Study of Amphiboles — Minerals that can Crystallize in the ‘Fibrous’ Habit and Potentially Create both Environmental and Health Concerns
Student: Alanna Schwanke
Advisor/Mentor: T. Diedrich
Minor: Environmental Science
Hometown: Two Harbors
Project Description: Last summer, I was an environmental intern at Northshore Mining in Silver Bay, Minnesota. While there, I performed the air sampling data around different areas of the plant. I also analyzed the reports from the laboratory where they measured elongated crystals/ crystal fragments that are referred to as ‘fibers.’ Throughout history, these fibers have created a great deal of controversy for Northshore Mining and have created both environmental and health concerns. The UROP project that I am pursuing follows directly from my internship experience.
The objectives of my UROP project are to: identify drill core from the Biwabik Iron Formation that had already been mined; analyze thin sections from the drill core to find where elongated fibrous minerals are present in the core; and to compare these minerals in the rock with those from historical air sampling data that was collected approximately when the rock was being mined.

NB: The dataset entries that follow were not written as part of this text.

--- src/rtl/stack_sequencer_if.sv ---
`default_nettype none
// +----------------------------------------------------------------------+
// | Module : stack_sequencer_if                                          |
// | Brief  : Request/strobe bundle between the instruction decoder and   |
// |          the stack sequencer.                                        |
// | Rev    : 1.0  initial release                                        |
// +----------------------------------------------------------------------+
interface stack_sequencer_if #(
  parameter int DEPTH_MAX = 65536
);
  localparam int DW = $clog2(DEPTH_MAX + 1);

  logic          i_req;
  logic [1:0]    i_op;
  logic          o_busy;
  logic          o_done;
  logic          o_err;
  logic [2:0]    o_sp_ctrl;
  logic          o_mem_w;
  logic          o_mem_drive_n;
  logic [DW-1:0] o_depth;

  // Decoder side: issues requests, observes the strobes
  modport master (
    output i_req, i_op,
    input  o_busy, o_done, o_err, o_sp_ctrl, o_mem_w, o_mem_drive_n, o_depth
  );

  // Sequencer side
  modport slave (
    input  i_req, i_op,
    output o_busy, o_done, o_err, o_sp_ctrl, o_mem_w, o_mem_drive_n, o_depth
  );
endinterface
`default_nettype wire

--- src/rtl/stack_sequencer.sv ---
`default_nettype none
// +----------------------------------------------------------------------+
// | Module : stack_sequencer                                             |
// | Brief  : Control FSM for the hardware stack. Turns PUSH/POP/PEEK     |
// |          requests into SP inc/dec, memory write and bus-drive        |
// |          strobes, and tracks depth with overflow/underflow errors.   |
// | Rev    : 1.0  initial release                                       |
// +----------------------------------------------------------------------+
// o_sp_ctrl encoding: 3'b001 = SP+1, 3'b010 = SP-1, 3'b000 = hold,
// bit [2] = SP drives bus (never used by this sequencer).
module stack_sequencer #(
  parameter int DEPTH_MAX = 65536
) (
  input  wire logic          i_clock,
  input  wire logic          i_reset,
  stack_sequencer_if.slave   bus
);
  localparam int DW = $clog2(DEPTH_MAX + 1);

  localparam logic [1:0] OP_NOP  = 2'b00;
  localparam logic [1:0] OP_PUSH = 2'b01;
  localparam logic [1:0] OP_POP  = 2'b10;
  localparam logic [1:0] OP_PEEK = 2'b11;

  localparam logic [2:0] SP_HOLD = 3'b000;
  localparam logic [2:0] SP_INC  = 3'b001;
  localparam logic [2:0] SP_DEC  = 3'b010;

  typedef enum logic [2:0] {
    S_IDLE     = 3'd0,
    S_PUSH_WR  = 3'd1,
    S_PUSH_INC = 3'd2,
    S_POP_DEC  = 3'd3,
    S_POP_RD   = 3'd4,
    S_PEEK_RD  = 3'd5,
    S_DONE     = 3'd6,
    S_ERR      = 3'd7
  } state_t;

  state_t        state_q, state_d;
  logic [1:0]    op_q, op_d;
  logic [DW-1:0] depth_q, depth_d;

  logic          busy_q, busy_d;
  logic          done_q, done_d;
  logic          err_q, err_d;
  logic [2:0]    sp_ctrl_q, sp_ctrl_d;
  logic          mem_w_q, mem_w_d;
  logic          drive_n_q, drive_n_d;

  // Next state, latched op and depth; PEEK shares POP_DEC for its SP-1 step
  always_comb begin
    state_d = state_q;
    op_d    = op_q;
    depth_d = depth_q;
    case (state_q)
      S_IDLE: begin
        if (bus.i_req && (bus.i_op != OP_NOP)) begin
          op_d = bus.i_op;
          if (bus.i_op == OP_PUSH) begin
            state_d = (depth_q == DW'(DEPTH_MAX)) ? S_ERR : S_PUSH_WR;
          end else if (depth_q == '0) begin
            state_d = S_ERR;
          end else begin
            state_d = S_POP_DEC;
            if (bus.i_op == OP_POP) depth_d = depth_q - DW'(1);
          end
        end
      end
      S_PUSH_WR: begin
        state_d = S_PUSH_INC;
        depth_d = depth_q + DW'(1);
      end
      S_PUSH_INC: state_d = S_DONE;
      S_POP_DEC:  state_d = (op_q == OP_PEEK) ? S_PEEK_RD : S_POP_RD;
      S_POP_RD:   state_d = S_DONE;
      S_PEEK_RD:  state_d = S_DONE;
      S_DONE:     state_d = S_IDLE;
      S_ERR:      state_d = S_IDLE;
      default:    state_d = S_IDLE;
    endcase
  end

  // Output decode from the next state so every strobe leaves a flop
  always_comb begin
    busy_d    = (state_d != S_IDLE);
    done_d    = (state_d == S_DONE) || (state_d == S_ERR);
    err_d     = (state_d == S_ERR);
    mem_w_d   = (state_d == S_PUSH_WR);
    sp_ctrl_d = SP_HOLD;
    drive_n_d = 1'b1;
    case (state_d)
      S_PUSH_INC: sp_ctrl_d = SP_INC;
      S_POP_DEC:  sp_ctrl_d = SP_DEC;
      S_POP_RD:   drive_n_d = 1'b0;
      S_PEEK_RD:  drive_n_d = 1'b0;
      S_DONE: begin
        // Keep read data on the bus alongside o_done; PEEK restores SP here
        if (op_d != OP_PUSH) drive_n_d = 1'b0;
        if (op_d == OP_PEEK) sp_ctrl_d = SP_INC;
      end
      default: ;
    endcase
  end

  // State, depth and registered outputs; reset aborts any operation at once
  always_ff @(posedge i_clock or posedge i_reset) begin
    if (i_reset) begin
      state_q   <= S_IDLE;
      op_q      <= OP_NOP;
      depth_q   <= '0;
      busy_q    <= 1'b0;
      done_q    <= 1'b0;
      err_q     <= 1'b0;
      sp_ctrl_q <= SP_HOLD;
      mem_w_q   <= 1'b0;
      drive_n_q <= 1'b1;
    end else begin
      state_q   <= state_d;
      op_q      <= op_d;
      depth_q   <= depth_d;
      busy_q    <= busy_d;
      done_q    <= done_d;
      err_q     <= err_d;
      sp_ctrl_q <= sp_ctrl_d;
      mem_w_q   <= mem_w_d;
      drive_n_q <= drive_n_d;
    end
  end

  assign bus.o_busy        = busy_q;
  assign bus.o_done        = done_q;
  assign bus.o_err         = err_q;
  assign bus.o_sp_ctrl     = sp_ctrl_q;
  assign bus.o_mem_w       = mem_w_q;
  assign bus.o_mem_drive_n = drive_n_q;
  assign bus.o_depth       = depth_q;
endmodule
`default_nettype wire

--- src/flat_wrapper.sv ---
// flat-port wrapper written by rule: the top's interface ports become plain ports
module stack_sequencer_flat 
#(
  parameter int DEPTH_MAX = 65536
)
  (i_clock, i_reset, bus_i_req, bus_i_op, bus_o_busy, bus_o_done, bus_o_err, bus_o_sp_ctrl, bus_o_mem_w, bus_o_mem_drive_n, bus_o_depth);
  stack_sequencer_if #(.DEPTH_MAX(DEPTH_MAX)) bus_i ();
  input  wire logic i_clock;
  input  wire logic i_reset;
  input wire logic [$bits(bus_i.i_req)-1:0] bus_i_req;
  input wire logic [$bits(bus_i.i_op)-1:0] bus_i_op;
  output wire logic [$bits(bus_i.o_busy)-1:0] bus_o_busy;
  output wire logic [$bits(bus_i.o_done)-1:0] bus_o_done;
  output wire logic [$bits(bus_i.o_err)-1:0] bus_o_err;
  output wire logic [$bits(bus_i.o_sp_ctrl)-1:0] bus_o_sp_ctrl;
  output wire logic [$bits(bus_i.o_mem_w)-1:0] bus_o_mem_w;
  output wire logic [$bits(bus_i.o_mem_drive_n)-1:0] bus_o_mem_drive_n;
  output wire logic [$bits(bus_i.o_depth)-1:0] bus_o_depth;
  assign bus_i.i_req = bus_i_req;
  assign bus_i.i_op = bus_i_op;
  assign bus_o_busy = bus_i.o_busy;
  assign bus_o_done = bus_i.o_done;
  assign bus_o_err = bus_i.o_err;
  assign bus_o_sp_ctrl = bus_i.o_sp_ctrl;
  assign bus_o_mem_w = bus_i.o_mem_w;
  assign bus_o_mem_drive_n = bus_i.o_mem_drive_n;
  assign bus_o_depth = bus_i.o_depth;
  stack_sequencer #(.DEPTH_MAX(DEPTH_MAX)) u_core (.i_clock(i_clock), .i_reset(i_reset), .bus(bus_i));
endmodule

I researched drill core data from the Iron Range to identify an appropriate sample and visited the Minnesota Department of Natural Resources Core Repository in Hibbing. The sample chosen was from the previously mined Dunka River Pit. It was sampled every ten feet; the samples were made into thin sections, and were analyzed using optical microscopy. In the microscopy, I was able to see the various minerals in the ore. The group of minerals I was most interested in was amphiboles. These are the minerals that can crystallize in the ‘fibrous’ habit.

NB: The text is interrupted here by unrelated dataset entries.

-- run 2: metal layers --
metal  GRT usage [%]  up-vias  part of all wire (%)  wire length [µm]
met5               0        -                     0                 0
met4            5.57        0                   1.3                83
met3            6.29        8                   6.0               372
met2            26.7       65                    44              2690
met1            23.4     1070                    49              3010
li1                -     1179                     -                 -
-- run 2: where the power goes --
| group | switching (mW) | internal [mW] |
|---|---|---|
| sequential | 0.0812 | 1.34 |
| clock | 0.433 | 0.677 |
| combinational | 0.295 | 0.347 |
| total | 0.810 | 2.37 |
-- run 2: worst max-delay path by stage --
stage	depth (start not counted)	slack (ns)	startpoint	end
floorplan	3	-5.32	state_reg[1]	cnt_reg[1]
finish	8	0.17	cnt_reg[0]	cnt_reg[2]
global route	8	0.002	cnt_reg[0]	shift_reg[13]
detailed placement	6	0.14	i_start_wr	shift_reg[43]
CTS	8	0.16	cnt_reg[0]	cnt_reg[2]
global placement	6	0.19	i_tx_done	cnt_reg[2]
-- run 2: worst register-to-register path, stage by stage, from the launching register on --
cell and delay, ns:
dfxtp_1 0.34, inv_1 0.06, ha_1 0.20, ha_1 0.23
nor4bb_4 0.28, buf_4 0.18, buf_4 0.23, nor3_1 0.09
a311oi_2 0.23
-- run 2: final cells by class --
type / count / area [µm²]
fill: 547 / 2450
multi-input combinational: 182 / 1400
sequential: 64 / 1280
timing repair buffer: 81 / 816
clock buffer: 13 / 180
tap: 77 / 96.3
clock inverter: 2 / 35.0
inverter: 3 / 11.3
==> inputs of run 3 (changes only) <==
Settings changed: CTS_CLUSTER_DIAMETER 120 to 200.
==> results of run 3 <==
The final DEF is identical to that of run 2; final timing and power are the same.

After seeing the crystallization habits of the amphibole group of minerals, I became interested in the air sampling data that was collected when the area where the drill core was located was mined. I then started comparing air sampling data to my thin section observations to see if there was any correlation between what was observed in the air and what was actually in the rock.
Why was I interested/ How do I feel about UROP?:
Since I spent a majority of my summer sampling the air around the plant and analyzing the ‘fiber’ length data, I became very interested in what exactly these elongated fragments of rock were. What did they look like, how did they get there, why are they so dangerous, and how exactly they became fibrous. I had heard that UMD was performing a study on these ‘fibers,’ so I asked around to see if I could answer some of my questions. That is when I ended up writing a research proposal to answer my questions.
This research experience has been incredibly interesting to me. I have learned an incredible amount of information. I asked many questions and eventually ended up writing a research proposal to attempt to answer my questions. Coming into the project, I had extremely limited knowledge of geology and thin section microscopy. I learned as I went and I am definitely still learning. So far, pursuing a UROP was a great decision and I would recommend it to everyone.